What is Data?#
“Data” is, ultimately, information. My favourite definition of information is, “a difference that makes a difference” (Bateson, 1972). If we measure something, and it’s always the same, then there is no information. Difference is the heart of information. But, differences can be meaningful in some way (signal), or meaningless, such as variation due to random factors (noise). Information are those differences that mean something — that make a difference. Meaning can be derived in many ways, such as through visualizations (graphing), statistical analysis, or making predictions about future data. These are all ways of identifying systematic patterns in data.
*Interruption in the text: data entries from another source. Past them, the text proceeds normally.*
`config.mk`:
```
export PLATFORM = sky130hd
export DESIGN_NAME = cc_miss_req_unit
export DESIGN_NICKNAME = d
export VERILOG_FILES = /design/src/rtl/cc_pkg.sv /design/src/rtl/cc_miss_req_unit.sv
export SDC_FILE = /design/constraint.sdc
export NUM_CORES = 1
export LEC_CHECK = 0
export ABC_AREA = 1
export ABC_CLOCK_PERIOD_IN_PS = 1240
export CAP_MARGIN = 20
export CORE_UTILIZATION = 33
export CTS_BUF_LIST = sky130_fd_sc_hd__clkbuf_8
export CTS_CLUSTER_SIZE = 25
export DETAILED_ROUTE_END_ITERATION = 8
export HOLD_SLACK_MARGIN = 0.05
export PLACE_DENSITY = 0.89
export SYNTH_ARGS = -nofsm -noshare
export SYNTH_HDL_FRONTEND = slang
export SYNTH_SLANG_ARGS = --single-unit
export TNS_END_PERCENT = 30
```
`constraint.sdc`:
```
create_clock -name clk -period 1.24 [get_ports clk]
set_input_delay 0.372 -clock clk [delete_from_list [all_inputs] [get_ports clk]]
set_output_delay 0.372 -clock clk [all_outputs]
set_load 0.02 [all_outputs]
```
In neuroscience, psychology, and other fields, data comprises all the information you might collect in a study. The types of data collected in neuroscience research spans such a wide range that it would be impossible to document them concisely here. To give a sense of the breadth of what we might call “data”, we can first consider that data are typically collected from individual “units”, be they humans, non-human animals, cells, etc.. Each of these units typically contributes many data points, including things such as age, sex, handedness, genotype, cell type, early experience (e.g., monocular deprivation), responses to questionnaires, behavioral responses (e.g., reaction times, button or lever presses, maze running patterns or times), electrophysiological measurements, images, sound files, or movies of behavior. We call this organization of data within such units nested data; for instance, age is nested within each animal, and animals in turn may be nested within groups (e.g., different genetic lines).
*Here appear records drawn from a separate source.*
**src/rtl/adc_capture_pkg.sv**
```systemverilog
// Shared types and constants for the ADC capture controller.
package adc_capture_pkg;

   localparam int ADC_W           = 12;
   localparam int TIMEOUT_DEFAULT = 50000;

   // Capture FSM states; also exported on the debug state port.
   typedef enum logic [1:0] {
      S_IDLE    = 2'd0,
      S_WAIT    = 2'd1,
      S_ACCUM   = 2'd2,
      S_PRESENT = 2'd3
   } state_t;

endpackage

```
**src/rtl/adc_capture_if.sv**
```systemverilog
// Consumer-side sample handshake between the capture controller and the servo path.
// Handshake: the master raises valid_o with sample_o stable and holds both
// unchanged until a rising clock edge sees valid_o & ready_i high; that edge is
// the transfer. ready_i may toggle freely and has no effect while valid_o is low.
interface adc_capture_if;
   import adc_capture_pkg::*;

   logic [ADC_W-1:0] sample_o;
   logic             valid_o;
   logic             ready_i;

   modport master (output sample_o, output valid_o, input ready_i);
   modport slave  (input sample_o, input valid_o, output ready_i);

endinterface

```
**src/rtl/adc_capture_strobe_sync.sv**
```systemverilog
// Two-flop synchronizer for the Arduino data-valid strobe plus a registered
// rising-edge detector. The edge pulse is high for one cycle, the cycle after
// the synchronized level first reads 1.
module strobe_sync (
   input  logic clk_i,
   input  logic reset,
   input  logic dataf_i,
   output logic dataf_o,
   output logic edge_o
);

   logic r_sync1;
   logic r_sync2;
   logic r_prev;
   logic r_edge;

   // Synchronize the strobe and register a one-cycle pulse on its rising edge.
   always_ff @(posedge clk_i) begin
      if (!reset) begin
         r_sync1 <= 1'b0;
         r_sync2 <= 1'b0;
         r_prev  <= 1'b0;
         r_edge  <= 1'b0;
      end else begin
         r_sync1 <= dataf_i;
         r_sync2 <= r_sync1;
         r_prev  <= r_sync2;
         r_edge  <= r_sync2 & ~r_prev;
      end
   end

   assign dataf_o = r_sync2;
   assign edge_o  = r_edge;

endmodule

```
**src/rtl/adc_capture_ctrl.sv**
```systemverilog
// ADC capture controller: takes strobed 12-bit conversions from an Arduino,
// optionally averages 2^AVG_LOG2 of them, and presents the result on a
// valid/ready port. Flags a WAIT timeout and strobes dropped while presenting.
// Build option: define ADC_CAPTURE_AVG_EN to enable averaging; without it
// each captured sample is presented unmodified.
module adc_capture_ctrl
   import adc_capture_pkg::*;
#(
   parameter int TIMEOUT_CYCLES = TIMEOUT_DEFAULT,
   parameter int AVG_LOG2       = 2
) (
   input  logic             clk_i,
   input  logic             reset,
   input  logic             enable_i,
   input  logic [ADC_W-1:0] arduino_i,
   input  logic             dataf_i,
   adc_capture_if.master    cons,
   output logic             dataf_o,
   output logic [ADC_W-1:0] LEDS_o,
   output logic             timeout_o,
   output logic             overrun_o,
   output state_t           dbg_state_o
);

`ifdef ADC_CAPTURE_AVG_EN
   localparam int SHIFT = AVG_LOG2;
`else
   // Averaging off: one sample per result, so the shift collapses to zero.
   localparam int SHIFT = 0 * AVG_LOG2;
`endif
   localparam int ACC_W = ADC_W + SHIFT;
   localparam int CNT_W = SHIFT + 1;
   localparam int TO_W  = (TIMEOUT_CYCLES > 2) ? $clog2(TIMEOUT_CYCLES) : 1;
   localparam logic [CNT_W-1:0] CNT_TARGET = CNT_W'(1 << SHIFT);
   localparam logic [TO_W-1:0]  TO_MAX     = TO_W'(TIMEOUT_CYCLES - 1);

   state_t           r_state;
   state_t           w_next;
   logic             w_edge;
   logic             w_valid;
   logic             w_xfer;
   logic             w_count_done;
   logic [ADC_W-1:0] w_avg;
   logic [ACC_W-1:0] r_acc;
   logic [CNT_W-1:0] r_cnt;
   logic [TO_W-1:0]  r_to_cnt;
   logic [ADC_W-1:0] r_sample;
   logic [ADC_W-1:0] r_leds;
   logic             r_timeout;
   logic             r_overrun;

   strobe_sync u_sync (
      .clk_i   (clk_i),
      .reset   (reset),
      .dataf_i (dataf_i),
      .dataf_o (dataf_o),
      .edge_o  (w_edge)
   );

   assign w_valid      = (r_state == S_PRESENT);
   assign w_xfer       = w_valid & cons.ready_i;
   assign w_count_done = (r_cnt == CNT_TARGET);
   // Sum of 2^SHIFT 12-bit samples fits ACC_W bits exactly; truncating shift.
   assign w_avg        = ADC_W'(r_acc >> SHIFT);

   // FSM state register.
   always_ff @(posedge clk_i) begin
      if (!reset) begin
         r_state <= S_IDLE;
      end else begin
         r_state <= w_next;
      end
   end

   // FSM next state; disable overrides everything and parks in IDLE.
   always_comb begin
      w_next = r_state;
      if (!enable_i) begin
         w_next = S_IDLE;
      end else begin
         case (r_state)
            S_IDLE:    w_next = S_WAIT;
            S_WAIT:    if (w_edge) w_next = S_ACCUM;
            S_ACCUM:   w_next = w_count_done ? S_PRESENT : S_WAIT;
            S_PRESENT: if (w_xfer) w_next = S_WAIT;
            default:   w_next = S_IDLE;
         endcase
      end
   end

   // Datapath: accumulate, time out in WAIT, latch result, track sticky flags.
   always_ff @(posedge clk_i) begin
      if (!reset) begin
         r_acc     <= '0;
         r_cnt     <= '0;
         r_to_cnt  <= '0;
         r_sample  <= '0;
         r_leds    <= '0;
         r_timeout <= 1'b0;
         r_overrun <= 1'b0;
      end else begin
         if (w_xfer) r_leds <= r_sample;
         if (!enable_i) begin
            r_acc     <= '0;
            r_cnt     <= '0;
            r_to_cnt  <= '0;
            r_timeout <= 1'b0;
            r_overrun <= 1'b0;
         end else begin
            case (r_state)
               S_WAIT: begin
                  if (w_edge) begin
                     r_acc    <= r_acc + ACC_W'(arduino_i);
                     r_cnt    <= r_cnt + CNT_W'(1);
                     r_to_cnt <= '0;
                  end else if (r_to_cnt == TO_MAX) begin
                     // Source went quiet: drop the partial group and keep waiting.
                     r_timeout <= 1'b1;
                     r_acc     <= '0;
                     r_cnt     <= '0;
                     r_to_cnt  <= '0;
                  end else begin
                     r_to_cnt <= r_to_cnt + TO_W'(1);
                  end
               end
               S_ACCUM: begin
                  r_to_cnt <= '0;
                  if (w_count_done) r_sample <= w_avg;
               end
               S_PRESENT: begin
                  r_to_cnt <= '0;
                  if (w_edge) r_overrun <= 1'b1;
                  if (w_xfer) begin
                     r_acc <= '0;
                     r_cnt <= '0;
                  end
               end
               default: r_to_cnt <= '0;
            endcase
         end
      end
   end

   assign cons.valid_o  = w_valid;
   assign cons.sample_o = r_sample;
   assign LEDS_o        = r_leds;
   assign timeout_o     = r_timeout;
   assign overrun_o     = r_overrun;
   assign dbg_state_o   = r_state;

endmodule

```
**src/flat_wrapper.sv**
```systemverilog
// flat-port wrapper written by rule: the top's interface ports become plain ports
module adc_capture_ctrl_flat import adc_capture_pkg::*;
#(
   parameter int TIMEOUT_CYCLES = TIMEOUT_DEFAULT,
   parameter int AVG_LOG2       = 2
)
  (clk_i, reset, enable_i, arduino_i, dataf_i, dataf_o, LEDS_o, timeout_o, overrun_o, dbg_state_o, cons_sample_o, cons_valid_o, cons_ready_i);
  adc_capture_if cons_i ();
  input  logic clk_i;
  input  logic reset;
  input  logic enable_i;
  input  logic [ADC_W-1:0] arduino_i;
  input  logic dataf_i;
  output logic dataf_o;
  output logic [ADC_W-1:0] LEDS_o;
  output logic timeout_o;
  output logic overrun_o;
  output state_t dbg_state_o;
  output wire logic [$bits(cons_i.sample_o)-1:0] cons_sample_o;
  output wire logic [$bits(cons_i.valid_o)-1:0] cons_valid_o;
  input wire logic [$bits(cons_i.ready_i)-1:0] cons_ready_i;
  assign cons_sample_o = cons_i.sample_o;
  assign cons_valid_o = cons_i.valid_o;
  assign cons_i.ready_i = cons_ready_i;
  adc_capture_ctrl #(.TIMEOUT_CYCLES(TIMEOUT_CYCLES), .AVG_LOG2(AVG_LOG2)) u_core (.clk_i(clk_i), .reset(reset), .enable_i(enable_i), .arduino_i(arduino_i), .dataf_i(dataf_i), .cons(cons_i), .dataf_o(dataf_o), .LEDS_o(LEDS_o), .timeout_o(timeout_o), .overrun_o(overrun_o), .dbg_state_o(dbg_state_o));
endmodule
```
For the purposes of this class we assume that the data are collected in some way (measured), and stored digitally in files — typically as numbers or characters (words, sentences, etc.; remembering that even digital media like movies or sounds are, ultimately, files composed of numbers). Data should be, however, more than just a bunch of numbers. Ultimately, data science is about identifying meaningful patterns in data. This informs our definition of “data” — data are sets of measurements from which we aim to extract meaning. As such, we assume that the data have been collected in such a way that meaning can be derived from them.